SciELO - Scientific Electronic Library Online

 
vol.103 número12 índice de autoresíndice de assuntospesquisa de artigos
Home Pagelista alfabética de periódicos  

Serviços Personalizados

Artigo

Indicadores

Links relacionados

  • Em processo de indexaçãoCitado por Google
  • Em processo de indexaçãoSimilares em Google

Compartilhar


SAMJ: South African Medical Journal

versão On-line ISSN 2078-5135
versão impressa ISSN 0256-9574

SAMJ, S. Afr. med. j. vol.103 no.12 Pretoria Dez. 2013

 

IZINDABA

 

RWOPS - light at the end of a dusty tunnel

 

 

Chris Bateman

chrisb@hmpg.co.za

 

 

The government will hold hospital line managers responsible for ensuring that consultants and doctors deliver at least 56 hours of State work per week - if they are to do any Remunerated Work Outside the Public Service (RWOPS) at all. This will be nationally legislated, Izindaba has learnt.

This emerged from Dr Deon Menge, the South African Medical Association (SAMA)'s 'point man' for RWOPS and a key member of the national RWOPS committee advising Dr Aaron Motsoaledi, the National Minister of Health. The committee consists of Dr Terence Carter, Deputy Director-General: Hospitals Tertiary Service and Workforce Management, Prof. Errol Holland, Chair of the South African Committee of Medical Deans, Prof. Gert van Zyl, Dean of the Faculty of Health Sciences at the University of the Free State, his Cape Town counterpart, Prof. Wim de Villiers, and Dr Poppy Ramathuba, Chairperson of SAMA's Public Sector Committee.

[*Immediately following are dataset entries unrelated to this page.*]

[src/rtl/expr_pkg.sv]
// expr_pkg -- shared definitions for the ASCII expression evaluator and the
// upstream character-level recognizer.
//   * ASCII constants for the legal character classes
//   * one-hot FSM state encoding
package expr_pkg;

  localparam logic [7:0] CH_0    = 8'd48;
  localparam logic [7:0] CH_9    = 8'd57;
  localparam logic [7:0] CH_PLUS = 8'd43;
  localparam logic [7:0] CH_MUL  = 8'd42;

  // One-hot parser state: waiting for a digit, waiting for an operator,
  // or stuck in the syntax-error state.
  typedef enum logic [2:0] {
    EXP_DIG = 3'b001,
    EXP_OP  = 3'b010,
    ERR     = 3'b100
  } state_e;

endpackage : expr_pkg

[src/rtl/expr_eval_if.sv]
// expr_eval_if -- character stream in, evaluation status out.
//   restart  : synchronous clear, wins over in_valid
//   in_valid : 'in' is consumed on this clock edge
//   in       : ASCII character
//   result   : S + P of the expression so far (mod 2^W)
//   valid    : result belongs to a complete, well-formed expression
//   err      : sticky syntax error
//   ovf      : sticky arithmetic wrap
// master = character source, slave = evaluator.
interface expr_eval_if #(
  parameter int W = 16
);
  logic         restart;
  logic         in_valid;
  logic [7:0]   in;
  logic [W-1:0] result;
  logic         valid;
  logic         err;
  logic         ovf;

  modport master (
    output restart, in_valid, in,
    input  result, valid, err, ovf
  );

  modport slave (
    input  restart, in_valid, in,
    output result, valid, err, ovf
  );
endinterface : expr_eval_if

[src/rtl/ascii_class.sv]
// ascii_class -- purely combinational character classifier, shared with the
// upstream recognizer.
//   in_i       : ASCII character
//   is_digit_o : '0'..'9'
//   is_plus_o  : '+'
//   is_mul_o   : '*'
//   dval_o     : digit value 0..9 (0 when not a digit)
module ascii_class
  import expr_pkg::*;
(
  input  logic [7:0] in_i,
  output logic       is_digit_o,
  output logic       is_plus_o,
  output logic       is_mul_o,
  output logic [3:0] dval_o
);

  logic [7:0] offset;

  assign offset     = in_i - CH_0;
  assign is_digit_o = (in_i >= CH_0) && (in_i <= CH_9);
  assign is_plus_o  = (in_i == CH_PLUS);
  assign is_mul_o   = (in_i == CH_MUL);
  assign dval_o     = is_digit_o ? offset[3:0] : 4'd0;

endmodule : ascii_class

[src/rtl/expr_eval.sv]
// expr_eval -- streaming evaluator for "digit (op digit)*" with op in {+,*},
// '*' binding tighter than '+'. One character per accepted cycle, result
// visible one cycle after the character is sampled.
//   clk : rising-edge clock
//   clr : asynchronous, active-high reset
//   bus : expr_eval_if slave (character stream in, result/flags out)
// Datapath: S holds the sum of closed terms, P the open product term, mul
// marks that the next digit multiplies into P instead of starting it.
module expr_eval
  import expr_pkg::*;
#(
  parameter int W = 16
) (
  input  logic        clk,
  input  logic        clr,
  expr_eval_if.slave  bus
);

  logic       is_digit;
  logic       is_plus;
  logic       is_mul;
  logic [3:0] dval;

  ascii_class u_class (
    .in_i       (bus.in),
    .is_digit_o (is_digit),
    .is_plus_o  (is_plus),
    .is_mul_o   (is_mul),
    .dval_o     (dval)
  );

  state_e       state_q, state_d;
  logic [W-1:0] s_q, s_d;
  logic [W-1:0] p_q, p_d;
  logic         mul_q, mul_d;
  logic         ovf_q, ovf_d;

  // Full-width intermediates: the bits above W are the wrap indicators.
  logic [W+3:0] prod;
  logic [W:0]   sum;

  assign prod = {4'd0, p_q} * {{W{1'b0}}, dval};
  assign sum  = {1'b0, s_q} + {1'b0, p_q};

  // NOTE: every state register is written with <= so all of them update from
  // the same pre-edge values; blocking here would chain S/P updates in order.
  always_ff @(posedge clk or posedge clr) begin
    if (clr) begin
      state_q <= EXP_DIG;
      s_q     <= '0;
      p_q     <= '0;
      mul_q   <= 1'b0;
      ovf_q   <= 1'b0;
    end else begin
      state_q <= state_d;
      s_q     <= s_d;
      p_q     <= p_d;
      mul_q   <= mul_d;
      ovf_q   <= ovf_d;
    end
  end

  // NOTE: all next-state signals are given a hold default before any branch,
  // so no path leaves one unassigned and no latch is inferred.
  always_comb begin
    state_d = state_q;
    s_d     = s_q;
    p_d     = p_q;
    mul_d   = mul_q;
    ovf_d   = ovf_q;

    if (bus.restart) begin
      state_d = EXP_DIG;
      s_d     = '0;
      p_d     = '0;
      mul_d   = 1'b0;
      ovf_d   = 1'b0;
    end else if (bus.in_valid) begin
      unique case (state_q)
        EXP_DIG: begin
          if (is_digit) begin
            if (mul_q) begin
              p_d = prod[W-1:0];
              if (|prod[W+3:W]) ovf_d = 1'b1;
            end else begin
              p_d = {{(W-4){1'b0}}, dval};
            end
            state_d = EXP_OP;
          end else begin
            state_d = ERR;
          end
        end
        EXP_OP: begin
          if (is_plus) begin
            s_d     = sum[W-1:0];
            p_d     = '0;
            mul_d   = 1'b0;
            if (sum[W]) ovf_d = 1'b1;
            state_d = EXP_DIG;
          end else if (is_mul) begin
            mul_d   = 1'b1;
            state_d = EXP_DIG;
          end else begin
            state_d = ERR;
          end
        end
        // ERR absorbs everything; datapath and flags stay frozen.
        ERR:     state_d = ERR;
        default: state_d = ERR;
      endcase
    end
  end

  assign bus.result = sum[W-1:0];
  assign bus.valid  = (state_q == EXP_OP);
  assign bus.err    = (state_q == ERR);
  assign bus.ovf    = ovf_q;

endmodule : expr_eval
[src/flat_wrapper.sv]
// flat-port wrapper written by rule: the top's interface ports become plain ports
module expr_eval_flat import expr_pkg::*;
#(
  parameter int W = 16
)
  (clk, clr, bus_restart, bus_in_valid, bus_in, bus_result, bus_valid, bus_err, bus_ovf);
  expr_eval_if #(.W(W)) bus_i ();
  input  logic clk;
  input  logic clr;
  input wire logic [$bits(bus_i.restart)-1:0] bus_restart;
  input wire logic [$bits(bus_i.in_valid)-1:0] bus_in_valid;
  input wire logic [$bits(bus_i.in)-1:0] bus_in;
  output wire logic [$bits(bus_i.result)-1:0] bus_result;
  output wire logic [$bits(bus_i.valid)-1:0] bus_valid;
  output wire logic [$bits(bus_i.err)-1:0] bus_err;
  output wire logic [$bits(bus_i.ovf)-1:0] bus_ovf;
  assign bus_i.restart = bus_restart;
  assign bus_i.in_valid = bus_in_valid;
  assign bus_i.in = bus_in;
  assign bus_result = bus_i.result;
  assign bus_valid = bus_i.valid;
  assign bus_err = bus_i.err;
  assign bus_ovf = bus_i.ovf;
  expr_eval #(.W(W)) u_core (.clk(clk), .clr(clr), .bus(bus_i));
endmodule
[config.mk]
export PLATFORM = sky130hd
export DESIGN_NAME = expr_eval_flat
export DESIGN_NICKNAME = d
export VERILOG_FILES = /design/src/rtl/expr_pkg.sv /design/src/rtl/expr_eval_if.sv /design/src/rtl/ascii_class.sv /design/src/rtl/expr_eval.sv /design/src/flat_wrapper.sv
export SDC_FILE = /design/constraint.sdc
export NUM_CORES = 1
export LEC_CHECK = 0
export CAP_MARGIN = 15
export CORE_MARGIN = 2
export CORE_UTILIZATION = 43
export CTS_BUF_LIST = sky130_fd_sc_hd__clkbuf_8
export DETAILED_ROUTE_END_ITERATION = 10
export GPL_ROUTABILITY_DRIVEN = 0
export PLACE_DENSITY = 0.67
export REMOVE_ABC_BUFFERS = 1
export SYNTH_ARGS = -nofsm -noshare
export SYNTH_HDL_FRONTEND = slang
export SYNTH_SLANG_ARGS = --single-unit
export TNS_END_PERCENT = 10
[constraint.sdc]
create_clock -name clk -period 4.8 [get_ports clk]
set_input_delay 1.44 -clock clk [delete_from_list [all_inputs] [get_ports clk]]
set_output_delay 1.44 -clock clk [all_outputs]
set_load 0.02 [all_outputs]
; ---- Word level (Yosys, flattened, before mapping)
; Index checks and enable logic that the tools add are counted.
[op_classes]
eq_ne = 10
n_reduce_logical = 11
mul = 1
add_sub_neg = 2
order_cmp = 2
mux = 30
[ops]
columns = op, n
row1 = 2-to-1 mux 16 bit, 9
row2 = one-hot mux 16 bit (2 select lines), 1
row3 = multiplier 16 x 4 -> 20 bit, 1
row4 = adder 16 x 16 -> 17 bit, 1
row5 = "equality test 8 x 6 -> 1 bit, second input constant", 2
row6 = 2-to-1 mux 3 bit, 5
row7 = 2-to-1 mux 1 bit, 12
row8 = "inequality test 3 x 2 -> 1 bit, second input constant", 4
row9 = "greater-or-equal comparator 8 x 6 -> 1 bit, second input constant", 1
row10 = "<= comparator 8 x 6 -> 1 bit, second input constant", 1
row11 = AND reduction 7 bit, 1
row12 = one-hot mux 3 bit (2 select lines), 1
row13 = AND reduction 3 bit, 2
row14 = nonzero test 2 bit, 3
row15 = nonzero test 3 bit, 2
row16 = 2-to-1 mux 4 bit, 1
row17 = AND reduction 4 bit, 1
row18 = OR reduction 4 bit, 1
row19 = "subtractor 4 x 1 -> 4 bit, second input constant", 1
row20 = "equality test 3 x 1 -> 1 bit, second input constant", 1
row21 = "equality test 3 x 2 -> 1 bit, second input constant", 1
row22 = "equality test 3 bit, second input constant", 1
row23 = "inequality test 3 bit, second input constant", 1
row24 = one-hot mux 1 bit (2 select lines), 1
row25 = logical AND 1 bit, 1
[word_totals]
word_cells = 61
in_bits = 12
reg_bits = 37

; ---- Depth between registers and ports, before layout
; Gate-level depths: netlist (run 1).
[logic_depth]
word_depth = 11
ltp_mapped = 18
depth_no_buf = 16

; ---- Cells and area by module
; From an unflattened synthesis (run 1), not the netlist that was laid out.
[unflattened]
hier_cells = 496
area_unflattened_um2 = 4299.1
[modules_own_cells]
columns = mod, instances, seq_area_each_um2, cells_per_inst, area_each_um2
row1 = expr_eval, 1, 927.1, 484, 4216.5
row2 = ascii_class, 1, 0.0, 12, 82.6

; ---- Worst setup path after synthesis (run 1)
; OpenSTA, ideal clock, no wires.
[synth_path]
path_kind = input port to flip-flop
startpoint = in bus_in[7]
endpoint = reg u_core.ovf_q, in the netlist u_core.bus.ovf
n_path_buf = 1
path_slack_ns = -0.518
t_required_ns = 4.670
setup_ns = 0.130
stages = 17
t_arrival_ns = 5.188
path_cell_list = nor3b_2 > and3_1 > clkbuf_1 > and2_1 > nand2_1 > fa_1 > inv_1 > fa_1 > fa_1 > a211oi_2 > o21ai_1 > nand4_1 > a31oi_1 > and2_1 > a221oi_1 > xor2_1 > a31oi_1
[synth_between]
elab_chain_cells = 7
[synth_lines]
columns = item, line_no
row1 = from (decl), flat_wrapper.sv:12  ; input wire logic [$bits(bus_i.in)-1:0] bus_in;
row2 = greater-or-equal comparator 8 x 6 -> 1 bit or <= comparator 8 x 6 -> 1 bit (tied branches), ascii_class.sv:21  ; assign is_digit_o = (in_i >= CH_0) && (in_i <= CH_9);
row3 = logical AND 1 bit, ascii_class.sv:21
row4 = 2-to-1 mux 4 bit, ascii_class.sv:24  ; assign dval_o = is_digit_o ? offset[3:0] : 4'd0;
row5 = multiplier 16 x 4 -> 20 bit, expr_eval.sv:42  ; assign prod = {4'd0, p_q} * {{W{1'b0}}, dval};
row6 = OR reduction 4 bit, expr_eval.sv:84  ; if (|prod[W+3:W]) ovf_d = 1'b1;
row7 = inequality test 3 x 2 -> 1 bit (no source line), -
row8 = AND reduction 7 bit (no source line) *, -
row9 = to (signal assigned), expr_eval.sv:59  ; ovf_q <= ovf_d;
row10 = to (decl), expr_eval.sv:36  ; logic ovf_q, ovf_d;
; Every way passes the cells marked *; elsewhere a longest branch is shown, timed or not.
; A chain may end at the register's enable or synchronous reset.

; ---- Worst setup path in the final report (run 1)
[layout_path]
startpoint = in bus_in[6]
endpoint = reg u_core.ovf_q, in the netlist u_core.bus.ovf
; Same word-level chain as after synthesis.

==> results of run 1 <==
-- stage by stage --
step	hold slack (ns)	setup TNS (ns)	utilization (%)	cell area, µm²	instances
2_1_floorplan	0.453	-3.66	-	4180	480
3_3_place_gp	0.469	-6.54	51.7	5030	692
3_5_place_dp	0.481	-7.28	51.7	5030	692
4_1_cts	0.499	-0.0295	58.0	5640	714
5_1_grt	0.536	-0.959	58.4	5680	715
6_report	0.494	-0.258	58.4	5680	715
-- routing by layer --
layer / track usage (%) / vias to the layer above
met5: 0 / -
li1: - / 1881
met4: 7.14 / 0
met1: 30.6 / 1964
met2: 40.0 / 117
met3: 3.15 / 21
-- layout make-up --
class | instances | area (µm²) | share of cell area (%)
inverter | 59 | 221 | 3.90
clock inverter | 3 | 13.8 | 0.242
sequential | 37 | 927 | 16.3
clock buffer | 5 | 68.8 | 1.21
timing repair buffer | 94 | 885 | 15.6
multi-input combinational | 384 | 3400 | 59.9
tap | 133 | 166 | 2.93
-- path summary, 6_finish.rpt --
| kind | from | end | slack (ns) |
|---|---|---|---|
| max | bus_in[6] | u_core.bus.ovf$_DFFE_PP0P_ | -0.13 |
| min | u_core.s_q[15]$_DFFE_PP0P_ | u_core.s_q[15]$_DFFE_PP0P_ | 0.49 |
| max reg2reg | u_core.p_q[1]$_DFFE_PP0P_ | u_core.bus.ovf$_DFFE_PP0P_ | 1.30 |
| min reg2reg | u_core.s_q[15]$_DFFE_PP0P_ | u_core.s_q[15]$_DFFE_PP0P_ | 0.49 |
| max in group asynchronous | clr | u_core.state_q[0]$_DFFE_PP1N_ | 2.39 |
| min in group asynchronous | clr | u_core.s_q[6]$_DFFE_PP0P_ | 1.57 |
-- cells by family (layout without fill, tap and decap cells) --
group           after synthesis  count (layout)
compound gates              108             108
xor+xnor                     26              26
fa+ha+maj                    69              69
buf+inv                      76             161
flops                        37              37
mux                           3               3
simple gates                178             178
-- power by group through the flow --
stage / clock (mW) / combinational [mW] / sequential (mW)
4_1_cts: 0.241 / 0.0894 / 0.320
3_3_place_gp: 0 / 0.0796 / 0.326
6_report: 0.237 / 0.0903 / 0.320
5_1_grt: 0.251 / 0.0967 / 0.321
3_5_place_dp: 0 / 0.0806 / 0.326
2_1_floorplan: 0 / 0.0350 / 0.326
-- Yosys cell counts (2+ instances only) --
| cell | number | area share [%] |
|---|---|---|
| buf_6 | 2 | 0.53 |
| clkbuf_1 | 12 | 1.1 |
| a221oi_1 | 2 | 0.41 |
| nand2_1 | 59 | 5.2 |
| nor3_1 | 10 | 1.2 |
| nand4_1 | 2 | 0.29 |
| and3_1 | 47 | 6.9 |
| nand3_1 | 10 | 1.2 |
| xor2_1 | 13 | 2.7 |
| fa_1 | 29 | 14 |
| inv_1 | 59 | 5.2 |
| dfrtp_1 | 36 | 21 |
| xnor2_1 | 13 | 2.7 |
| o2111ai_1 | 2 | 0.41 |
| a21o_1 | 9 | 1.6 |
| a21oi_1 | 27 | 3.2 |
| ha_1 | 40 | 12 |
| o221ai_1 | 2 | 0.41 |
| o21ai_1 | 8 | 0.94 |
| o21bai_1 | 5 | 0.88 |
| and2_1 | 6 | 0.88 |
| or3_1 | 4 | 0.59 |
| a21oi_2 | 2 | 0.41 |
| nor2b_1 | 4 | 0.59 |
| a31oi_1 | 3 | 0.44 |
| mux2i_1 | 3 | 0.70 |
| buf_2 | 2 | 0.23 |
| nand2b_1 | 8 | 1.2 |
| o21ai_2 | 2 | 0.41 |
| a22o_1 | 9 | 1.8 |
| nor2_1 | 14 | 1.2 |
| nor3b_1 | 3 | 0.53 |
| o21ai_0 | 23 | 2.7 |
| or2_2 | 2 | 0.29 |
-- critical path: stages --
cell	delay (ns)
buf_6	0.09
nor3b_2	0.15
buf_4	0.15
and3_4	0.29
and2_4	0.18
nand2_2	0.06
fa_1	0.55
inv_1	0.06
fa_1	0.48
ha_1	0.34
a21oi_2	0.22
o211ai_2	0.13
o221ai_2	0.24
o21ai_4	0.10
a221oi_2	0.30
nor3b_1	0.10
a31oi_1	0.15
a31oi_1	0.10
-- sequential cells by signal (all words and copies together) (netlist names) --
signal,cells
u_core.p_q,16
u_core.s_q,16
u_core.state_q,3
u_core.bus.ovf,1
u_core.mul_q,1
-- repair_timing --
action,CTS,global route
resized for setup,103,8
pin swaps,52,4
buffers inserted,12,1
endpoints found under the setup margin,10,7
gates cloned,3,0
-- cells in the final DEF, fill, tap and decap left out, types with 7 or more instances in the layout --
master	instances
a21o_1	9
a21oi_1	22
a21oi_2	7
a22o_1	9
and3_1	31
and3_4	16
buf_4	54
clkdlybuf4s50_1	22
dfrtp_1	36
fa_1	28
ha_1	30
ha_4	10
inv_1	52
inv_2	8
nand2_1	57
nand2b_1	8
nand3_1	9
nor2_1	12
nor3_1	8
o21ai_0	17
o21ai_1	11
xnor2_1	12
xor2_1	13
==> impl_metrics.yaml, run 1 <==
floorplan:
  die_h_um: 104
  die_x_um: 104
  num_rows: 36
  dieArea_um2: 10800
  core_um2: 9730
  ioPinCount: 31
  initial_utilization_pct: 43.9
power:
  p_per_area_nw_per_um2: 114
  peakVddDrop_mv: 0.0989
  leakagePower_nw: 2.81
  finalPower_mw: 0.648
  switchingPower_mw: 0.194
  power.share.switching_pct: 29.9
  seqPwrFrac_pct: 49.5
  intPower_mw: 0.454
  comb_power_share_pct: 13.9
  clock_power_share_pct: 36.6
global_routing:
  grt_usage_pct: 23.3
  grt_first_pass_wirelength_mm: 20.4
  grt_remaining_overflow: 0
  antenna_found_initial: 0
  grt_max_degree: 26
  first_global_vias: 4151
synth:
  yosysWarnings: 0
  synth_top_family_by_area: "adder cells"
  ys_seq_area_share_pct: 21.7
  synthCells: 497
  yosys.area_share.simple_pct: 21.8
  avgSynthCellArea_um2: 8.60
  syn-cell-area_um2: 4270
  synthXorXnorAreaFrac_pct: 5.33
  synth_edf_count: 0
  synth_top_flop_cell: "dfrtp_1"
  async_reset_ff_share_pct: 100
  synth_compound_area_share_pct: 17.8
  ys_seq_elements: 37
  synthAdderAreaFrac_pct: 25.3
  synth.mux.area_fraction_pct: 0.703
  synth.distinct_cells: 59
layout:
  fill_cells: 843
  final_nets: 662
  drive_gt1_share_pct: 27.1
  areaGrowthSynthToFinish_pct: 33.0
  num_antenna_cells: 0
clocking:
  cts_hold_buf: 0
  root_buffer: "clkbuf_8"
  h-tree-depth: 2
  clk_latency_ns: 0.30
  cts_inserted_buffers: 5
  clk_pin_slew_ns: 0.09
  cts_tree: "done"
  cts_buffer_depth: 2
  clock_sinks: 37
critical_path:
  rr_worst_depth: 13
  startpoint_type: "input pin"
  cp.required_ns: 4.99
  crit_fanout: 8
  cp-end-kind: "register"
  worstSetupPathType: "in2reg"
  crit_arrival_ns: 5.12
detailed_routing:
  drt-pass1-iter-count: 4
  wl_mm: 12.2
  drt_iter0_drc: 211
  met3_length_um: 608
  top_layer_used: "met4"
  post_drt_wl_per_cell_um: 17.0
  drt-met1-wl_mm: 5.29
  vias: 3983
  drc_errors: 0
  final_antenna_net_count: 0
  wl_met2_mm: 6.05
  viasPerCell: 5.57
timing:
  skew_ns: 0.00706
  max_freq_mhz: 203
  rsz0062_at_grt: "yes"
  setup_viol: 4
  slew_headroom_pct: 48.0
  setup_ws_ns: -0.133
  final.min_clock_period_ns: 4.93
  slew_viol_final: 0
  fin_crit_sh_pct: 103
  hold_viol: 0
  worst_slew_pin_slew_ns: 0.780
min_path:
  hold_class: "reg2reg"
  holdPathStages: 2
flow_run:
  drv_cap: 0
status:
  violations: "setup timing"
  status: "finished with violations"
placed_design:
  dp_worst_setup_slack_ns: -1.03
  portBuffers: 30
  hpwl_mm: 8.58
Power figures use the tool's default switching activity.
==> run 2: changes to the inputs <==
- REMOVE_ABC_BUFFERS: 1 -> unset
==> run 2 against run 1 <==
The flow now finishes without violations. Flip-flop and latch count stayed put. Critical endpoint unchanged. Die area stayed put. Largest power group unchanged. Largest cell class unchanged. Critical path type unchanged. Utilization is 1.3 points lower. Fmax is 2.8% higher.
==> impl_metrics.yaml, run 2 (synthesized netlist as in run 1, its figures left out) <==
layout:
  drive_gt1_share_pct: 25.1
  fill_cells: 908
  multi_input_area_um2: 3330
  largest_registers: "u_core.p_q x16, u_core.s_q x16, u_core.state_q x3"
  area.sequential_um2: 927
  layout_commonest_cell: "buf_4"
  num_antenna_cells: 0
  final_cell_mix: "buf_4, inv_1, nand2_1"
  areaGrowthSynthToFinish_pct: 30.1
  final_nets: 665
floorplan:
  initial_utilization_pct: 43.9
  ioPinCount: 31
  num_rows: 36
  die_h_um: 104
  die_x_um: 104
  dieArea_um2: 10800
  core_um2: 9730
critical_path:
  crit_fanout: 4
  cp.required_ns: 4.99
  cp-end-kind: "register"
  worstSetupPathType: "in2reg"
  slowest_stage: "fa_1"
  path_cells: "buf_6, nor3b_4, and3_4, buf_6, and2_4, nand2_4, fa_1, inv_1, fa_2, fa_2, a211oi_4, o21ai_2, nand4_1, a31oi_2, and2_4, a221oi_2, xor2_1, a31oi_1"
  startpoint_type: "input pin"
  cpPeakStageDelay_ns: 0.54
  crit_arrival_ns: 4.99
timing:
  skew_ns: 0.00586
  setup_viol: 0
  hold_viol: 0
  final.min_clock_period_ns: 4.80
  fin_crit_sh_pct: 100
  rsz0062_at_grt: "yes"
  slew_viol_final: 0
  tns_ns: 0
  holdWs_ns: 0.488
  worst_slew_pin_slew_ns: 0.771
  max_freq_mhz: 208
  slew_headroom_pct: 48.5
power:
  leakagePower_nw: 2.85
  peakVddDrop_mv: 0.145
  p_per_area_nw_per_um2: 115
min_path:
  hold_class: "reg2reg"
clocking:
  clock_sinks: 37
  clk_latency_ns: 0.30
  cts_hold_buf: 0
  cts_buffer_depth: 2
  root_buffer: "clkbuf_8"
  cts_inserted_buffers: 5
  cts_tree: "done"
  h-tree-depth: 2
  clk_pin_slew_ns: 0.09
global_routing:
  use_met2_pct: 38.4
  use_met1_pct: 29.0
  grt_max_degree: 38
  grt_first_pass_wirelength_mm: 19.6
  busiest_layer: "met2"
  first_global_vias: 4126
  grt.met3_usage_pct: 3.65
  antenna_found_initial: 0
  grt_usage_pct: 22.2
  grt_remaining_overflow: 0
detailed_routing:
  drt-pass1-iter-count: 4
  viasPerCell: 5.39
  drc_errors: 0
  vias: 3869
  wl_mm: 11.3
  final_antenna_net_count: 0
  drt_iter0_drc: 171
  post_drt_wl_per_cell_um: 15.7
placed_design:
  hpwl_mm: 8.49
  portBuffers: 30
synth:
  synthesis.nets: 578
status:
  status: "finished, final reports clean"
flow_run:
  drv_cap: 0
-- run 2: cell types whose count changed in the layout (fill, tap and decap cells not counted), moves of 3 or more --
cell	delta
fa_1	-3
buf_4	+9
buf_16	-3
inv_2	-4
and3_4	-10
inv_1	+4
buf_12	-3
and3_1	+10
fa_2	+3
-- run 2: cell type report --
| cell class | instances | share of cell area (%) |
|---|---|---|
| Inverter | 59 | 3.98 |
| Clock inverter | 3 | 0.248 |
| Clock buffer | 5 | 1.24 |
| Tap cell | 133 | 2.99 |
| Sequential cell | 37 | 16.7 |
| Timing Repair Buffer | 97 | 14.9 |
| Multi-Input combinational cell | 384 | 59.9 |
-- run 2: routing by layer --
| metal | routed length [µm] | vias to the layer above | share of wire [%] |
|---|---|---|---|
| met4 | 258 | 0 | 2.3 |
| met1 | 5120 | 1889 | 45 |
| li1 | - | 1890 | - |
| met2 | 5560 | 66 | 49 |
| met3 | 323 | 24 | 2.9 |
| met5 | 0 | - | 0 |
-- run 2: timing repair --
action | 4_1_cts | 5_1_grt
setup buffers | 13 | 2
resized for setup | 44 | 20
pin swaps | 21 | 29
endpoints found under the setup margin | 8 | 7
gates cloned | 1 | 0
-- run 2: path summary, 6_finish.rpt --
kind / to / depth (start not counted) / startpoint / slack (ns)
min reg2reg: u_core.s_q[3]$_DFFE_PP0P_ / 2 / u_core.s_q[3]$_DFFE_PP0P_ / 0.49
max in group asynchronous: u_core.state_q[0]$_DFFE_PP1N_ / 3 / clr / 2.89
max reg2reg: u_core.bus.ovf$_DFFE_PP0P_ / 14 / u_core.p_q[6]$_DFFE_PP0P_ / 1.33
min in group asynchronous: u_core.state_q[1]$_DFFE_PP0N_ / 3 / clr / 1.56
max: u_core.bus.ovf$_DFFE_PP0P_ / 18 / bus_in[6] / 0.0004
min: u_core.s_q[3]$_DFFE_PP0P_ / 2 / u_core.s_q[3]$_DFFE_PP0P_ / 0.49
-- run 2: per-stage QoR --
stage / setup slack (ns) / power [mW] / instances / area [µm²] / utilization, %
6_report: 0.000355 / 0.638 / 718 / 5560 / 57.2
4_1_cts: -0.0897 / 0.636 / 716 / 5480 / 56.3
3_3_place_gp: -0.686 / 0.404 / 694 / 5200 / 53.4
5_1_grt: -0.170 / 0.663 / 718 / 5560 / 57.2
3_5_place_dp: -0.787 / 0.405 / 694 / 5200 / 53.4
2_1_floorplan: -0.0482 / 0.370 / 497 / 4480 / -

Menge, a general surgeon at Pelonomi Hospital in Bloemfontein, said the biggest change to the easily and widely abused current setup will be a standardised protocol across provinces with line managers being held directly responsible for ensuring consultants work their minimum 56 hours per week (40 hours plus 16 hours of paid overtime). Earlier this year, Izindaba foreshadowed and documented several dramatic blowups between consultants on one side and hospital managers and provincial and national politicians on the other, complete with resignations, official threats and near-slanderous accusations.[1,2] A cloud still hangs over scores of consultants under investigation in various provinces for neglecting public patients in favour of lucrative private work. KwaZulu-Natal is even probing the feasibility of proving whether the absence of some consultants from State hospital bedsides can be linked to actual adverse patient outcomes, which have historically cost the province hundreds of millions of rands in civil claims.[2]

 

Final details being ironed out

Menge said the RWOPS advisory committee planned to have a final meeting before the end of the year to 'iron out the finer details,' which would then go to Motsoaledi, who would table it in Parliament as a white paper for final enactment, a process that could take up to two years or more. He explained that for each doctor the line manager would be different, depending on his/her specialty or designated work. 'The State hours can still be flexi-time, not a rigid insistence that you're "on station" from 8 am to 4 pm every day -but you need to do your 56 hours over that week. The biggest change is that government will hold the line manager responsible to make sure you do your hours. They pay him to manage and the RWOPS will have to be in accordance with him,' he said. Izindaba discovered that not only was RWOPS (as practised by some) causing dissention and fall-out among doctors themselves (with already hard-pressed junior staff left to do the work), but some line managers are reluctant to confront long-serving senior colleagues, effectively 'turning a blind-eye' and resulting in abusive RWOPS practice becoming close to the norm in several State hospitals.

 

 

Ethical 'white-anting' of juniors

Leading medical ethicists and doctors at the centre of reforming the healthcare system in advance of universal health coverage spoke out strongly against the abuse, pointing to the 'moral white-anting' of younger doctors entering the State service as they witnessed widespread subtle or blatant neglect of State patients in service of self-enrichment.[3] An added complicating factor is the critical, nationwide shortage of consultants rendering them highly attractive to the private sector, which, in the case of Netcare private hospitals attached to the Pelonomi and Universitas Academic hospitals, has 90 State specialists 'doubling up'. This is in terms of a long-standing agreement with the province, re-affirmed earlier this year amid much legal wrangling when Dr Benny Malakoane, the Free State MEC, suddenly revoked all RWOPS work during State hours at the height of the national controversy. He capitulated after the Public Servants Association won a court interdict preventing him from enforcing his edict - and senior consultants persuaded him that they had tightened up their RWOPS monitoring.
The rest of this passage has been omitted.